I will use my blog as a cost optimization case study.

What services did I previously use for my blog?

I needed at least Basic tier of Azure App Service to run my blog. Reasons for that are Custom domain name, Always On and Web jobs. I utilized Web jobs for SSL certificate management using the Let's Encrypt Site Extension.

App Service B1 = $54.75 (Before)

What do I use now?

I decided to put Azure CDN as a reverse proxy in front of my blog. The reason is that it's really cheap for low traffic websites and it's globally available. It allows me to scale down my Basic App Service to Free.
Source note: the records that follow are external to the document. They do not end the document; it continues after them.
==> config.mk <==
export PLATFORM = sky130hd
export DESIGN_NAME = cac_mode_ovf_ctrl
export DESIGN_NICKNAME = d
export VERILOG_FILES = /design/src/cac_pkg.sv /design/src/cac_overflow_flag.sv /design/src/cac_volume_link.sv /design/src/cac_mode_ovf_ctrl.sv
export SDC_FILE = /design/constraint.sdc
export NUM_CORES = 1
export LEC_CHECK = 0
export ABC_CLOCK_PERIOD_IN_PS = 1450
export BUFFER_PORTS_ARGS = -buffer_cell sky130_fd_sc_hd__buf_2
export CAP_MARGIN = 10
export CORE_ASPECT_RATIO = 1.2
export CORE_UTILIZATION = 45
export DETAILED_ROUTE_END_ITERATION = 8
export PLACE_DENSITY_LB_ADDON = 0.12
export SLEW_MARGIN = 20
export SYNTH_ARGS = -nofsm -noshare
export SYNTH_HDL_FRONTEND = slang
export SYNTH_SLANG_ARGS = --single-unit
==> constraint.sdc <==
create_clock -name mclk -period 1.45 [get_ports mclk]
set_input_delay 0.435 -clock mclk [delete_from_list [all_inputs] [get_ports mclk]]
set_output_delay 0.435 -clock mclk [all_outputs]
set_load 0.02 [all_outputs]
==> src/cac_pkg.sv <==
// constants and types of the codec mode and overflow control register
package cac_pkg;

	// register address on the host register port
	localparam logic [5:0] CAC_MODE_OVF_OFFS = 6'h06;
	localparam logic [15:0] CAC_MODE_OVF_RESET = 16'h0000;
	// bits that software may change: 15..9 and 5..3
	localparam logic [15:0] CAC_WR_MASK = 16'hfe38;
	// revision code, value arbitrary
	localparam logic [2:0] CAC_REV_ID = 3'h1;
	// touch ADC clock divider per reference rate, plain defaults
	localparam logic [7:0] CAC_TSC_DIV_48K = 8'h0c;
	localparam logic [7:0] CAC_TSC_DIV_44K = 8'h0b;
	// flag index inside the overflow vector
	localparam int CAC_OVF_ADC = 2;
	localparam int CAC_OVF_DACL = 1;
	localparam int CAC_OVF_DACR = 0;

	typedef enum logic [1:0] {
		CAC_VOL_INDEP = 2'h0,
		CAC_VOL_R2L = 2'h1,
		CAC_VOL_L2R = 2'h2,
		CAC_VOL_INDEP2 = 2'h3
	} cac_vol_link_t;

	// register image, msb first
	typedef struct packed {
		cac_vol_link_t dac_volume_link_select;
		logic reference_rate_select;
		logic transfer_mode_select;
		logic codec_role_select;
		logic phone_input_diff_select;
		logic phone_output_diff_select;
		logic adc_overflow_flag;
		logic dac_left_overflow_flag;
		logic dac_right_overflow_flag;
		logic [1:0] reserved;
		logic agc_clip_step_control;
		logic [2:0] silicon_revision_field;
	} cac_reg_t;

	// settings derived from the reference rate
	typedef struct packed {
		logic deemphCoefSel;
		logic agcTimeConstSel;
		logic [7:0] tscClkDiv;
	} cac_rate_cfg_t;

endpackage

==> src/cac_overflow_flag.sv <==
// sticky saturation flag, cleared by a register read, set wins
`timescale 1ns/10ps
module cac_overflow_flag (
	// clock and reset
	input wire logic mclk,
	input wire logic srst,
	// event and clear
	input wire logic satEvent,
	input wire logic readClear,
	// flag
	output logic flag_q
);
	import cac_pkg::*;

	logic flag_d;

	always_comb begin
		flag_d = flag_q;
		if (readClear) begin
			flag_d = 1'b0;
		end
		if (satEvent) begin
			flag_d = 1'b1;
		end
	end

	always_ff @(posedge mclk) begin
		if (srst) begin
			flag_q <= 1'b0;
		end else begin
			flag_q <= flag_d;
		end
	end
endmodule // cac_overflow_flag

==> src/cac_volume_link.sv <==
// applies the left/right DAC volume linking
`timescale 1ns/10ps
module cac_volume_link (
	// clock and reset
	input wire logic mclk,
	input wire logic srst,
	// link mode and programmed volumes
	input wire cac_pkg::cac_vol_link_t linkSel,
	input wire logic [6:0] leftVolProg,
	input wire logic [6:0] rightVolProg,
	// volumes applied to the channels
	output logic [6:0] leftVolApplied_q,
	output logic [6:0] rightVolApplied_q
);
	import cac_pkg::*;

	logic [6:0] leftVol_d;
	logic [6:0] rightVol_d;

	always_comb begin
		leftVol_d = leftVolProg;
		rightVol_d = rightVolProg;
		case (linkSel)
			CAC_VOL_R2L: begin
				leftVol_d = rightVolProg;
			end
			CAC_VOL_L2R: begin
				rightVol_d = leftVolProg;
			end
			CAC_VOL_INDEP, CAC_VOL_INDEP2: begin
				leftVol_d = leftVolProg;
			end
			default: begin
				leftVol_d = leftVolProg;
			end
		endcase
	end

	always_ff @(posedge mclk) begin
		if (srst) begin
			leftVolApplied_q <= 7'h00;
			rightVolApplied_q <= 7'h00;
		end else begin
			leftVolApplied_q <= leftVol_d;
			rightVolApplied_q <= rightVol_d;
		end
	end
endmodule // cac_volume_link

==> src/cac_mode_ovf_ctrl.sv <==
// codec mode and overflow control register with its decoded outputs
`timescale 1ns/10ps
module cac_mode_ovf_ctrl (
	// clock and reset
	input wire logic mclk,
	input wire logic srst,
	// host register port
	input wire logic regWrEn,
	input wire logic regRdEn,
	input wire logic [5:0] regAddr,
	input wire logic [15:0] regWrData,
	output logic [15:0] regRdData_q,
	output logic regRdValid_q,
	// saturation events from the datapath
	input wire logic adcSatEvent,
	input wire logic dacLeftSatEvent,
	input wire logic dacRightSatEvent,
	// programmed channel volumes and AGC state
	input wire logic [6:0] leftVolProg,
	input wire logic [6:0] rightVolProg,
	input wire logic agcSelected,
	// applied volumes
	output logic [6:0] leftVolApplied_q,
	output logic [6:0] rightVolApplied_q,
	// mode outputs and overflow flags
	output cac_pkg::cac_rate_cfg_t rateCfg_q,
	output logic transferMode256_q,
	output logic codecMaster_q,
	output logic phoneInputDiff_q,
	output logic phoneOutputDiff_q,
	output logic clipStepActive_q,
	output logic [2:0] ovfFlags_q
);
	import cac_pkg::*;

	////////////////////////////////////////////////////////////////////////
	// register decode

	logic regHit;
	logic rdTake;
	logic wrTake;
	cac_reg_t wrImage;

	assign regHit = (regAddr == CAC_MODE_OVF_OFFS);
	assign rdTake = regRdEn && regHit;
	assign wrTake = regWrEn && regHit;
	assign wrImage = cac_reg_t'(regWrData);

	////////////////////////////////////////////////////////////////////////
	// writable fields

	cac_reg_t ctrl_q;
	cac_reg_t ctrl_d;

	always_comb begin
		ctrl_d = ctrl_q;
		if (wrTake) begin
			ctrl_d = cac_reg_t'((regWrData & CAC_WR_MASK)
				| (16'(ctrl_q) & ~CAC_WR_MASK));
		end
		ctrl_d.adc_overflow_flag = 1'b0;
		ctrl_d.dac_left_overflow_flag = 1'b0;
		ctrl_d.dac_right_overflow_flag = 1'b0;
		ctrl_d.silicon_revision_field = 3'h0;
	end

	always_ff @(posedge mclk) begin
		if (srst) begin
			ctrl_q <= cac_reg_t'(CAC_MODE_OVF_RESET);
		end else begin
			ctrl_q <= ctrl_d;
		end
	end

	////////////////////////////////////////////////////////////////////////
	// overflow flags

	logic [2:0] satEvents;

	assign satEvents[CAC_OVF_ADC] = adcSatEvent;
	assign satEvents[CAC_OVF_DACL] = dacLeftSatEvent;
	assign satEvents[CAC_OVF_DACR] = dacRightSatEvent;

	// same flag logic for left DAC
	// same flag logic for right DAC
	for (genvar i = 0; i < 3; i++) begin : g_ovf
		cac_overflow_flag u_flag (
			.mclk(mclk),
			.srst(srst),
			.satEvent(satEvents[i]),
			.readClear(rdTake),
			.flag_q(ovfFlags_q[i])
		);
	end

	////////////////////////////////////////////////////////////////////////
	// read path

	cac_reg_t rdImage;
	logic [15:0] rdData_d;
	logic rdValid_d;

	always_comb begin
		rdImage = ctrl_q;
		rdImage.adc_overflow_flag = ovfFlags_q[CAC_OVF_ADC];
		rdImage.dac_left_overflow_flag = ovfFlags_q[CAC_OVF_DACL];
		rdImage.dac_right_overflow_flag = ovfFlags_q[CAC_OVF_DACR];
		rdImage.silicon_revision_field = CAC_REV_ID;
		rdData_d = regRdData_q;
		rdValid_d = rdTake;
		if (rdTake) begin
			rdData_d = 16'(rdImage);
		end
	end

	always_ff @(posedge mclk) begin
		if (srst) begin
			regRdData_q <= 16'h0000;
			regRdValid_q <= 1'b0;
		end else begin
			regRdData_q <= rdData_d;
			regRdValid_q <= rdValid_d;
		end
	end

	////////////////////////////////////////////////////////////////////////
	// volume linking

	cac_volume_link u_vol (
		.mclk(mclk),
		.srst(srst),
		.linkSel(ctrl_q.dac_volume_link_select),
		.leftVolProg(leftVolProg),
		.rightVolProg(rightVolProg),
		.leftVolApplied_q(leftVolApplied_q),
		.rightVolApplied_q(rightVolApplied_q)
	);

	////////////////////////////////////////////////////////////////////////
	// decoded mode outputs

	cac_rate_cfg_t rateCfg_d;
	logic transferMode256_d;
	logic codecMaster_d;
	logic phoneInputDiff_d;
	logic phoneOutputDiff_d;
	logic clipStepActive_d;

	always_comb begin
		// rate picks filter, AGC and touch divider sets
		rateCfg_d.deemphCoefSel = ctrl_q.reference_rate_select;
		rateCfg_d.agcTimeConstSel = ctrl_q.reference_rate_select;
		rateCfg_d.tscClkDiv = ctrl_q.reference_rate_select
			? CAC_TSC_DIV_44K : CAC_TSC_DIV_48K;
		transferMode256_d = ctrl_q.transfer_mode_select;
		codecMaster_d = ctrl_q.codec_role_select;
		phoneInputDiff_d = ctrl_q.phone_input_diff_select;
		phoneOutputDiff_d = ctrl_q.phone_output_diff_select;
		// clip stepping gated by AGC use
		clipStepActive_d = ctrl_q.agc_clip_step_control && agcSelected;
	end

	always_ff @(posedge mclk) begin
		if (srst) begin
			rateCfg_q <= '{deemphCoefSel: 1'b0, agcTimeConstSel: 1'b0,
				tscClkDiv: CAC_TSC_DIV_48K};
			transferMode256_q <= 1'b0;
			codecMaster_q <= 1'b0;
			phoneInputDiff_q <= 1'b0;
			phoneOutputDiff_q <= 1'b0;
			clipStepActive_q <= 1'b0;
		end else begin
			rateCfg_q <= rateCfg_d;
			transferMode256_q <= transferMode256_d;
			codecMaster_q <= codecMaster_d;
			phoneInputDiff_q <= phoneInputDiff_d;
			phoneOutputDiff_q <= phoneOutputDiff_d;
			clipStepActive_q <= clipStepActive_d;
		end
	end

	// read image view used by the checks
	cac_reg_t rdSeen;

	assign rdSeen = cac_reg_t'(regRdData_q);
endmodule // cac_mode_ovf_ctrl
I pay about $0.10 per month for my blog without sacrificing the SLA! It even performs better globally because of Azure CDN. Isn't that super cool?
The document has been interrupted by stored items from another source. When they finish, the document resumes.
File: src/slsl_stroke_limit.sv
// Decided for this implementation: the address map and the APB register port.
`timescale 1ns/1ps
// How it works
// - source select 0 takes forward end, reverse end and dog from local pins.
// - source select 1 takes upper, lower and dog values written by the controller.
// - direction 0 reports forward end as upper flag, reverse end as lower flag.
// - direction 1 reports reverse end as upper flag, forward end as lower flag.
// - automatic-on forces both local end inputs on, so with source select 0 no stroke stop occurs.
// - limit inputs are active low: on means released, off means limit in effect.
// - any end or limit signal off stops the motor with the configured method.
// - in csp, command beyond latched stroke position by over 30 raises alarm.
// - command error alarm clears home established; controller must home again.
module slsl_stroke_limit
   import slsl_pkg::*;
(
   // clock and reset
   input wire logic pclk,
   input wire logic presetn,
   // apb slave
   input wire logic psel,
   input wire logic penable,
   input wire logic pwrite,
   input wire logic [7:0] paddr,
   input wire logic [31:0] pwdata,
   output logic [31:0] prdata,
   output logic pready,
   output logic pslverr,
   // local switch pins, high while the contact is closed
   input wire logic forward_end_switch,
   input wire logic reverse_end_switch,
   input wire logic proximity_dog,
   // reported to the controller and the drive
   output logic upper_limit_flag,
   output logic lower_limit_flag,
   output logic dog_flag,
   output logic motor_stop,
   output logic [1:0] stop_method,
   output logic command_error_alarm,
   output logic home_established,
   output logic irq
);
   // ----------------------------------------
   // pin synchronisers
   // ----------------------------------------
   logic [2:0] pin_meta;
   logic [2:0] pin_sync;

   // switches sit at released (on) during reset so no false stop is seen
   always_ff @(posedge pclk or negedge presetn)
   begin
      if (!presetn)
      begin
         pin_meta <= 3'h7;
         pin_sync <= 3'h7;
      end
      else
      begin
         pin_meta <= {proximity_dog, reverse_end_switch, forward_end_switch};
         pin_sync <= pin_meta;
      end
   end

   // ----------------------------------------
   // registers
   // ----------------------------------------
   logic [5:0] ctrl;
   logic [2:0] host_lim;
   logic [31:0] cmd_pos;
   logic [31:0] latch_pos;
   logic [1:0] int_status;
   logic [1:0] int_mask;
   logic wr_en;
   logic rd_en;
   logic addr_ok;
   logic limit_source_select;
   logic travel_direction_select;
   logic auto_on;
   logic csp_mode;

   assign limit_source_select = ctrl[SLSL_CTRL_SRC];
   assign travel_direction_select = ctrl[SLSL_CTRL_DIR];
   assign auto_on = ctrl[SLSL_CTRL_AUTO];
   assign csp_mode = ctrl[SLSL_CTRL_CSP];
   assign stop_method = ctrl[SLSL_CTRL_STOP_LSB +: 2];

   // one wait state: pready rises in the second access cycle, writes land with it
   assign wr_en = psel && penable && pready && pwrite && addr_ok;
   assign rd_en = psel && penable && !pready && !pwrite;
   assign addr_ok = (paddr[1:0] == 2'h0) && (paddr <= SLSL_OFS_INT_MASK);

   always_ff @(posedge pclk or negedge presetn)
   begin
      if (!presetn)
      begin
         pready <= 1'b0;
         pslverr <= 1'b0;
      end
      else
      begin
         pready <= psel && penable && !pready;
         pslverr <= psel && penable && !pready && !addr_ok;
      end
   end

   always_ff @(posedge pclk or negedge presetn)
   begin
      if (!presetn)
      begin
         ctrl <= SLSL_CTRL_RESET;
         host_lim <= SLSL_HOST_RESET;
         cmd_pos <= 32'h0000_0000;
         int_mask <= 2'h0;
      end
      else if (wr_en)
      begin
         case (paddr)
            SLSL_OFS_CTRL: ctrl <= pwdata[5:0];
            SLSL_OFS_HOST: host_lim <= pwdata[2:0];
            SLSL_OFS_CMD_POS: cmd_pos <= pwdata;
            SLSL_OFS_INT_MASK: int_mask <= pwdata[1:0];
            default: ;
         endcase
      end
   end

   always_ff @(posedge pclk or negedge presetn)
   begin
      if (!presetn)
         prdata <= 32'h0000_0000;
      else if (rd_en)
      begin
         case (paddr)
            SLSL_OFS_CTRL: prdata <= {26'h0, ctrl};
            SLSL_OFS_HOST: prdata <= {29'h0, host_lim};
            SLSL_OFS_CMD_POS: prdata <= cmd_pos;
            SLSL_OFS_LATCH_POS: prdata <= latch_pos;
            SLSL_OFS_STATUS: prdata <= {26'h0, home_established, command_error_alarm,
                                        motor_stop, dog_flag, lower_limit_flag,
                                        upper_limit_flag};
            SLSL_OFS_INT_STATUS: prdata <= {30'h0, int_status};
            SLSL_OFS_INT_MASK: prdata <= {30'h0, int_mask};
            default: prdata <= 32'h0000_0000;
         endcase
      end
   end

   // ----------------------------------------
   // source select and direction mapping
   // ----------------------------------------
   logic fwd_eff;
   logic rev_eff;
   logic next_upper;
   logic next_lower;
   logic next_dog;
   logic next_stop;

   always_comb
   begin
      fwd_eff = auto_on | pin_sync[0];
      rev_eff = auto_on | pin_sync[1];
      if (limit_source_select)
      begin
         next_upper = host_lim[SLSL_HOST_UPPER];
         next_lower = host_lim[SLSL_HOST_LOWER];
         next_dog = host_lim[SLSL_HOST_DOG];
      end
      else
      begin
         next_upper = travel_direction_select ? rev_eff : fwd_eff;
         next_lower = travel_direction_select ? fwd_eff : rev_eff;
         next_dog = pin_sync[2];
      end
      // low level is a limit in effect
      next_stop = !(next_upper && next_lower);
   end

   always_ff @(posedge pclk or negedge presetn)
   begin
      if (!presetn)
      begin
         upper_limit_flag <= 1'b1;
         lower_limit_flag <= 1'b1;
         dog_flag <= 1'b1;
         motor_stop <= 1'b0;
      end
      else
      begin
         upper_limit_flag <= next_upper;
         lower_limit_flag <= next_lower;
         dog_flag <= next_dog;
         motor_stop <= next_stop;
      end
   end

   // ----------------------------------------
   // position overrun check
   // ----------------------------------------
   logic stroke_event;
   logic signed [32:0] overrun;
   logic over_limit;
   logic alarm_event;

   assign stroke_event = next_stop && !motor_stop;
   assign overrun = signed'({cmd_pos[31], cmd_pos}) - signed'({latch_pos[31], latch_pos});
   // the controller is trusted to freeze its command, so only excess is judged
   assign over_limit = (!upper_limit_flag && (overrun > SLSL_CMD_ERR_MARGIN)) ||
                       (!lower_limit_flag && (overrun < -SLSL_CMD_ERR_MARGIN));
   assign alarm_event = csp_mode && motor_stop && over_limit;

   always_ff @(posedge pclk or negedge presetn)
   begin
      if (!presetn)
         latch_pos <= 32'h0000_0000;
      else if (stroke_event)
         latch_pos <= cmd_pos;
   end

   always_ff @(posedge pclk or negedge presetn)
   begin
      if (!presetn)
         command_error_alarm <= 1'b0;
      else if (alarm_event)
         command_error_alarm <= 1'b1;
      else if (wr_en && paddr == SLSL_OFS_ACTION && pwdata[SLSL_ACT_CLR_ALARM])
         command_error_alarm <= 1'b0;
   end

   // homing cannot be declared while the alarm still stands
   always_ff @(posedge pclk or negedge presetn)
   begin
      if (!presetn)
         home_established <= 1'b0;
      else if (alarm_event || command_error_alarm)
         home_established <= 1'b0;
      else if (wr_en && paddr == SLSL_OFS_ACTION && pwdata[SLSL_ACT_SET_HOME])
         home_established <= 1'b1;
   end

   // ----------------------------------------
   // interrupts
   // ----------------------------------------
   logic [1:0] int_set;
   logic [1:0] int_clr;

   assign int_set = {alarm_event, stroke_event};
   assign int_clr = (wr_en && paddr == SLSL_OFS_INT_STATUS) ? pwdata[1:0] : 2'h0;

   always_ff @(posedge pclk or negedge presetn)
   begin
      if (!presetn)
         int_status <= 2'h0;
      else
         int_status <= (int_status & ~int_clr) | int_set; // set wins over clear
   end

   always_ff @(posedge pclk or negedge presetn)
   begin
      if (!presetn)
         irq <= 1'b0;
      else
         irq <= |(((int_status & ~int_clr) | int_set) & int_mask);
   end

   // ----------------------------------------
   // assertions
   // ----------------------------------------
   property p_host_source;
      @(posedge pclk) disable iff (!presetn)
      limit_source_select |=> (upper_limit_flag == $past(host_lim[SLSL_HOST_UPPER])) &&
                              (lower_limit_flag == $past(host_lim[SLSL_HOST_LOWER]));
   endproperty
   a_host_source: assert property (p_host_source) else $error("host limits not used");

   property p_local_dir0;
      @(posedge pclk) disable iff (!presetn)
      (!limit_source_select && !travel_direction_select && !auto_on)
         |=> (upper_limit_flag == $past(pin_sync[0])) && (lower_limit_flag == $past(pin_sync[1]));
   endproperty
   a_local_dir0: assert property (p_local_dir0) else $error("direction 0 mapping wrong");

   property p_local_dir1;
      @(posedge pclk) disable iff (!presetn)
      (!limit_source_select && travel_direction_select && !auto_on)
         |=> (upper_limit_flag == $past(pin_sync[1])) && (lower_limit_flag == $past(pin_sync[0]));
   endproperty
   a_local_dir1: assert property (p_local_dir1) else $error("direction 1 mapping wrong");

   property p_auto_on;
      @(posedge pclk) disable iff (!presetn)
      (!limit_source_select && auto_on) |=> upper_limit_flag && lower_limit_flag && !motor_stop;
   endproperty
   a_auto_on: assert property (p_auto_on) else $error("auto on still stops");

   property p_active_low;
      @(posedge pclk) disable iff (!presetn)
      (!limit_source_select && !auto_on && !travel_direction_select && !pin_sync[0])
         |=> !upper_limit_flag ##0 motor_stop;
   endproperty
   a_active_low: assert property (p_active_low) else $error("open contact not a limit");

   property p_stop;
      @(posedge pclk) disable iff (!presetn)
      motor_stop == !(upper_limit_flag && lower_limit_flag);
   endproperty
   a_stop: assert property (p_stop) else $error("stop does not follow limits");

   property p_alarm_raise;
      @(posedge pclk) disable iff (!presetn)
      (csp_mode && motor_stop && !upper_limit_flag && overrun > SLSL_CMD_ERR_MARGIN)
         |=> command_error_alarm && int_status[SLSL_INT_CMD_ERR];
   endproperty
   a_alarm_raise: assert property (p_alarm_raise) else $error("overrun not alarmed");

   property p_alarm_cause;
      @(posedge pclk) disable iff (!presetn)
      $rose(command_error_alarm) |-> $past(csp_mode) && $past(motor_stop);
   endproperty
   a_alarm_cause: assert property (p_alarm_cause) else $error("alarm without cause");

   property p_home_lost;
      @(posedge pclk) disable iff (!presetn)
      command_error_alarm |-> !home_established;
   endproperty
   a_home_lost: assert property (p_home_lost) else $error("home kept after alarm");

   c_stroke_stop: cover property (@(posedge pclk) disable iff (!presetn) $rose(motor_stop));
   c_alarm: cover property (@(posedge pclk) disable iff (!presetn) $rose(command_error_alarm));
   c_host_mode: cover property (@(posedge pclk) disable iff (!presetn)
      limit_source_select && !upper_limit_flag);
   c_irq: cover property (@(posedge pclk) disable iff (!presetn) $rose(irq));
endmodule : slsl_stroke_limit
Azure CDN(Verizon) + Free App Service = $0.08 per month(After)

How to set it up?

  1. Create an Azure CDN resouce. I chose the Standard Verizon pricing tier as it offers Custom domain HTTPS and Dynamic Delivery. Wait, that's practically a DigiCert SSL certificate for free! So, I don't need to have a web job to manage Let's Encrypt certificates.
    Azure CDN - Pricing tiers
    Create an Azure CDN
  2. While your endpoint is being propagated globally(and it takes some time), go to the Endpoint in your CDN profile and add a Custom domain. You have to create a CNAME record which points to your-cdn.azureedge.net in you DNS.
    Add a custom domain to Azure CDN
  3. Make sure you can read emails sent to admin@yourwebsite.com. You can use email forwarding for free on most domain registers. Youn need to do this because of the next step. DigiCert CA will try to contact the domain owner using the WHOIS info. But if that's private, they will send a validation email to admin@yourwebsite.com.
  4. Enable HTTPS on you custom domain
    Enable HTTPS on Azure CDN
    More info on the process: https://docs.microsoft.com/en-us/azure/cdn/cdn-custom-ssl
  5. Wait patiently as it takes time! And don't ever think to cancel it as it will take the same amount of time to revert changes!
  6. Remove any WWW/HTTPS redirects from you web.config as your-site.azurewebsites.net should be accessible.
  7. If you use Ghost, you can add some custom caching rules, as I did. Also, you can set up caching for your Ghost frontend.
    Azure CDN - Custom caching rules

Now you need a good DNS

I used GoDaddy's DNS before but I found out that it doesn't support creating CNAME records for the root of your domain. The DNS Standards don't allow this - see RFC 1912 and RFC 2181 for more info. But there are some ways to circumvent this limitation and some DNS providers support it.  This is the so-called ALIAS record which is a virtual CNAME record for apex domains. It behaves like an A record but it basically pings the hostname and monitors its current IP address.
The DNS provider must also support HTTPS redirects.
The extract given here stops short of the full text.